Task brief:
Here is a block of entries. Write out its lines exactly, from the first through the one containing "IDLE: begin".

------ Data

===== src/rtl/mem_access_stage.sv =====
// MEM stage: data-memory load/store over req/ack with timeout, feeds MEM/WB.
// Define ALIGN_CHECK_EN to reject misaligned accesses instead of word-aligning.
module mem_access_stage #(
  parameter int TIMEOUT = 16
) (
  input  logic        clk_i,
  input  logic        rst_i,
  input  logic [1:0]  WB_i,
  input  logic        MemRead_i,
  input  logic        MemWrite_i,
  input  logic [31:0] Addr_i,
  input  logic [31:0] WrData_i,
  input  logic [4:0]  RegAddr_i,
  output logic        mem_req_o,
  output logic        mem_we_o,
  output logic [31:0] mem_addr_o,
  output logic [31:0] mem_wdata_o,
  input  logic        mem_ack_i,
  input  logic [31:0] mem_rdata_i,
  output logic        stall_o,
  output logic [1:0]  WB_o,
  output logic [31:0] MemData_o,
  output logic [31:0] ALUData_o,
  output logic [4:0]  RegAddr_o,
  output logic        err_o,
  output logic        misalign_o
);

  typedef enum logic [1:0] {IDLE, REQ, RESP} state_t;

  localparam logic [7:0] CNT_MAX = 8'(TIMEOUT - 1);

  state_t      state_q, state_d;
  logic        req_q, req_d;
  logic        we_q, we_d;
  logic [31:0] addr_q, addr_d;
  logic [31:0] wdata_q, wdata_d;
  logic [7:0]  cnt_q, cnt_d;
  logic        abort_q, abort_d;
  logic [31:0] buf_q, buf_d;
  logic [1:0]  wb_q, wb_d;
  logic [31:0] memdata_q, memdata_d;
  logic [31:0] aludata_q, aludata_d;
  logic [4:0]  regaddr_q, regaddr_d;
  logic        err_q, err_d;
  logic        mis_q, mis_d;
  logic        stall;
  logic        access;
  logic        misal;

  assign access = MemRead_i | MemWrite_i;

`ifdef ALIGN_CHECK_EN
  assign misal = (Addr_i[1:0] != 2'b00);
`else
  assign misal = 1'b0;
`endif

  always_comb begin
    state_d   = state_q;
    req_d     = req_q;
    we_d      = we_q;
    addr_d    = addr_q;
    wdata_d   = wdata_q;
    cnt_d     = cnt_q;
    abort_d   = abort_q;
    buf_d     = buf_q;
    wb_d      = wb_q;
    memdata_d = memdata_q;
    aludata_d = aludata_q;
    regaddr_d = regaddr_q;
    err_d     = 1'b0;
    mis_d     = 1'b0;
    stall     = 1'b0;
    unique case (state_q)
      IDLE: begin
        if (access && !misal) begin
          stall   = 1'b1;
          addr_d  = {Addr_i[31:2], 2'b00};
          wdata_d = WrData_i;
          we_d    = MemWrite_i;
          req_d   = 1'b1;
          cnt_d   = 8'd0;
          abort_d = 1'b0;
          buf_d   = 32'd0;
          wb_d    = 2'b00;
          state_d = REQ;
        end else if (access) begin
          wb_d  = 2'b00;
          mis_d = 1'b1;
        end else begin
          wb_d      = WB_i;
          aludata_d = Addr_i;
          regaddr_d = RegAddr_i;
          memdata_d = 32'd0;
        end
      end
      REQ: begin
        stall = 1'b1;
        wb_d  = 2'b00;
        // ack has priority over a timeout landing in the same cycle
        if (mem_ack_i) begin
          if (!we_q) buf_d = mem_rdata_i;
          req_d   = 1'b0;
          state_d = RESP;
        end else if (cnt_q == CNT_MAX) begin
          req_d   = 1'b0;
          abort_d = 1'b1;
          state_d = RESP;
        end else begin
          cnt_d = cnt_q + 8'd1;
        end
      end
      RESP: begin
        wb_d      = abort_q ? 2'b00 : WB_i;
        aludata_d = Addr_i;
        regaddr_d = RegAddr_i;
        memdata_d = buf_q;
        err_d     = abort_q;
        state_d   = IDLE;
      end
      default: state_d = IDLE;
    endcase
  end

  always_ff @(posedge clk_i or posedge rst_i) begin
    if (rst_i) begin
      state_q   <= IDLE;
      req_q     <= 1'b0;
      we_q      <= 1'b0;
      addr_q    <= 32'd0;
      wdata_q   <= 32'd0;
      cnt_q     <= 8'd0;
      abort_q   <= 1'b0;
      buf_q     <= 32'd0;
      wb_q      <= 2'b00;
      memdata_q <= 32'd0;
      aludata_q <= 32'd0;
      regaddr_q <= 5'd0;
      err_q     <= 1'b0;
      mis_q     <= 1'b0;
    end else begin
      state_q   <= state_d;
      req_q     <= req_d;
      we_q      <= we_d;
      addr_q    <= addr_d;
      wdata_q   <= wdata_d;
      cnt_q     <= cnt_d;
      abort_q   <= abort_d;
      buf_q     <= buf_d;
      wb_q      <= wb_d;
      memdata_q <= memdata_d;
      aludata_q <= aludata_d;
      regaddr_q <= regaddr_d;
      err_q     <= err_d;
      mis_q     <= mis_d;
    end
  end

  assign stall_o     = stall & ~rst_i;
  assign mem_req_o   = req_q;
  assign mem_we_o    = we_q;
  assign mem_addr_o  = addr_q;
  assign mem_wdata_o = wdata_q;
  assign WB_o        = wb_q;
  assign MemData_o   = memdata_q;
  assign ALUData_o   = aludata_q;
  assign RegAddr_o   = regaddr_q;
  assign err_o       = err_q;
  assign misalign_o  = mis_q;

endmodule


===== config.mk =====
export PLATFORM = sky130hd
export DESIGN_NAME = mem_access_stage
export DESIGN_NICKNAME = d
export VERILOG_FILES = /design/src/rtl/mem_access_stage.sv
export SDC_FILE = /design/constraint.sdc
export NUM_CORES = 1
export LEC_CHECK = 0
export ABC_CLOCK_PERIOD_IN_PS = 6000
export CORE_MARGIN = 2
export CORE_UTILIZATION = 40
export DETAILED_ROUTE_END_ITERATION = 6
export PLACE_DENSITY = 0.76
export SYNTH_ARGS = -nofsm -noshare
export SYNTH_HDL_FRONTEND = slang
export SYNTH_SLANG_ARGS = --single-unit
export TNS_END_PERCENT = 100

===== constraint.sdc =====
create_clock -name clk_i -period 6 [get_ports clk_i]
set_input_delay 0.9 -clock clk_i [delete_from_list [all_inputs] [get_ports clk_i]]
set_output_delay 0.9 -clock clk_i [all_outputs]
set_load 0.05 [all_outputs]

; Word level (Yosys, flattened, before mapping)
; Index checks and enable logic that the tools add are counted.
[totals]
regBits = 179
input_bits = 108
output_inout_bits = 140
wordCells = 71
[op_classes]
addsub = 1
n_eq_ne = 11
mux = 32
bitwise_logic = 3
n_reduce_logical = 11
[op_table]
columns = cell, n
row1 = $pmux W32 S2, 3
row2 = $mux W32, 5
row3 = $mux W8, 3
row4 = $pmux W8 S2, 1
row5 = $ne A2 B2 Y1 const B, 7
row6 = $reduce_and A4 Y1, 3
row7 = $mux W2, 5
row8 = $pmux W5 S2, 1
row9 = $add A8 B1 Y8 const B, 1
row10 = $eq A8 B4 Y1 const B, 1
row11 = $mux W1, 8
row12 = $pmux W1 S2, 3
row13 = $pmux W2 S3, 1
row14 = $reduce_and A2 Y1, 3
row15 = $mux W5, 1
row16 = $pmux W2 S2, 1
row17 = $reduce_bool A2 Y1, 2
row18 = $ne A3 B3 Y1 const B, 1
row19 = $reduce_and A3 Y1, 1
row20 = $reduce_bool A3 Y1, 1
row21 = $eq A2 B1 Y1 const B, 1
row22 = $eq A2 B2 Y1 const B, 1
row23 = $logic_not A2 Y1, 1
row24 = $and A1 B1 Y1, 1
row25 = 2 further kinds, 2

; Longest topological paths before layout
; Gate-level depths: netlist of run 1.
[depth]
word_depth = 4
depth_mapped = 7
mapped_depth_nobuf = 6

; Worst setup path before layout of run 1
; Ideal clock, no wire load.
[synth_path]
path_type = in2out
start = in MemWrite_i
end = out stall_o
arrival_time_ns = 2.160
required_ns = 5.100
setup_slack_ns = 2.940
cell_stages = 4
n_path_buf = 2
cell_sequence = o21ai_1 buf_2 buf_2 a21oi_1
[synth_between]
elab_chain_len = 4
[synth_lines]
columns = item, line_no
row1 = start: declaration, 10  ; input logic MemWrite_i,
row2 = $or A1 B1 Y1, 51  ; assign access = MemRead_i | MemWrite_i;
row3 = $mux W1, 77  ; if (access && !misal) begin
row4 = $pmux W1 S2, 75  ; unique case (state_q)
row5 = $and A1 B1 Y1, 160  ; assign stall_o = stall & ~rst_i;
row6 = end: declaration, 20  ; output logic stall_o,
; No other way between the ends.

; Worst setup path after layout of run 1
[layout_path]
start = reg state_q[1]
end = out stall_o
[layout_between]
elab_chain_len = 3
elab_cells_between_ends = 4
classes_between = eq/ne (1) / mux (1) / bitwise (1) / reduce/logical (1)
[layout_lines]
columns = item, line_no
row1 = start: declaration, 33  ; state_t state_q, state_d;
row2 = start signal: assignment, 143  ; state_q <= state_d;
row3 = $eq A2 B1 Y1 / $logic_not A2 Y1 (equally long branches), 75
row4 = $pmux W1 S2 (*), 75
row5 = $and A1 B1 Y1 (*), 160
; Mark *: on every way between the ends. The rest lies on a longest branch, timed or not.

------------

Output for this task:
===== src/rtl/mem_access_stage.sv =====
// MEM stage: data-memory load/store over req/ack with timeout, feeds MEM/WB.
// Define ALIGN_CHECK_EN to reject misaligned accesses instead of word-aligning.
module mem_access_stage #(
  parameter int TIMEOUT = 16
) (
  input  logic        clk_i,
  input  logic        rst_i,
  input  logic [1:0]  WB_i,
  input  logic        MemRead_i,
  input  logic        MemWrite_i,
  input  logic [31:0] Addr_i,
  input  logic [31:0] WrData_i,
  input  logic [4:0]  RegAddr_i,
  output logic        mem_req_o,
  output logic        mem_we_o,
  output logic [31:0] mem_addr_o,
  output logic [31:0] mem_wdata_o,
  input  logic        mem_ack_i,
  input  logic [31:0] mem_rdata_i,
  output logic        stall_o,
  output logic [1:0]  WB_o,
  output logic [31:0] MemData_o,
  output logic [31:0] ALUData_o,
  output logic [4:0]  RegAddr_o,
  output logic        err_o,
  output logic        misalign_o
);

  typedef enum logic [1:0] {IDLE, REQ, RESP} state_t;

  localparam logic [7:0] CNT_MAX = 8'(TIMEOUT - 1);

  state_t      state_q, state_d;
  logic        req_q, req_d;
  logic        we_q, we_d;
  logic [31:0] addr_q, addr_d;
  logic [31:0] wdata_q, wdata_d;
  logic [7:0]  cnt_q, cnt_d;
  logic        abort_q, abort_d;
  logic [31:0] buf_q, buf_d;
  logic [1:0]  wb_q, wb_d;
  logic [31:0] memdata_q, memdata_d;
  logic [31:0] aludata_q, aludata_d;
  logic [4:0]  regaddr_q, regaddr_d;
  logic        err_q, err_d;
  logic        mis_q, mis_d;
  logic        stall;
  logic        access;
  logic        misal;

  assign access = MemRead_i | MemWrite_i;

`ifdef ALIGN_CHECK_EN
  assign misal = (Addr_i[1:0] != 2'b00);
`else
  assign misal = 1'b0;
`endif

  always_comb begin
    state_d   = state_q;
    req_d     = req_q;
    we_d      = we_q;
    addr_d    = addr_q;
    wdata_d   = wdata_q;
    cnt_d     = cnt_q;
    abort_d   = abort_q;
    buf_d     = buf_q;
    wb_d      = wb_q;
    memdata_d = memdata_q;
    aludata_d = aludata_q;
    regaddr_d = regaddr_q;
    err_d     = 1'b0;
    mis_d     = 1'b0;
    stall     = 1'b0;
    unique case (state_q)
      IDLE: begin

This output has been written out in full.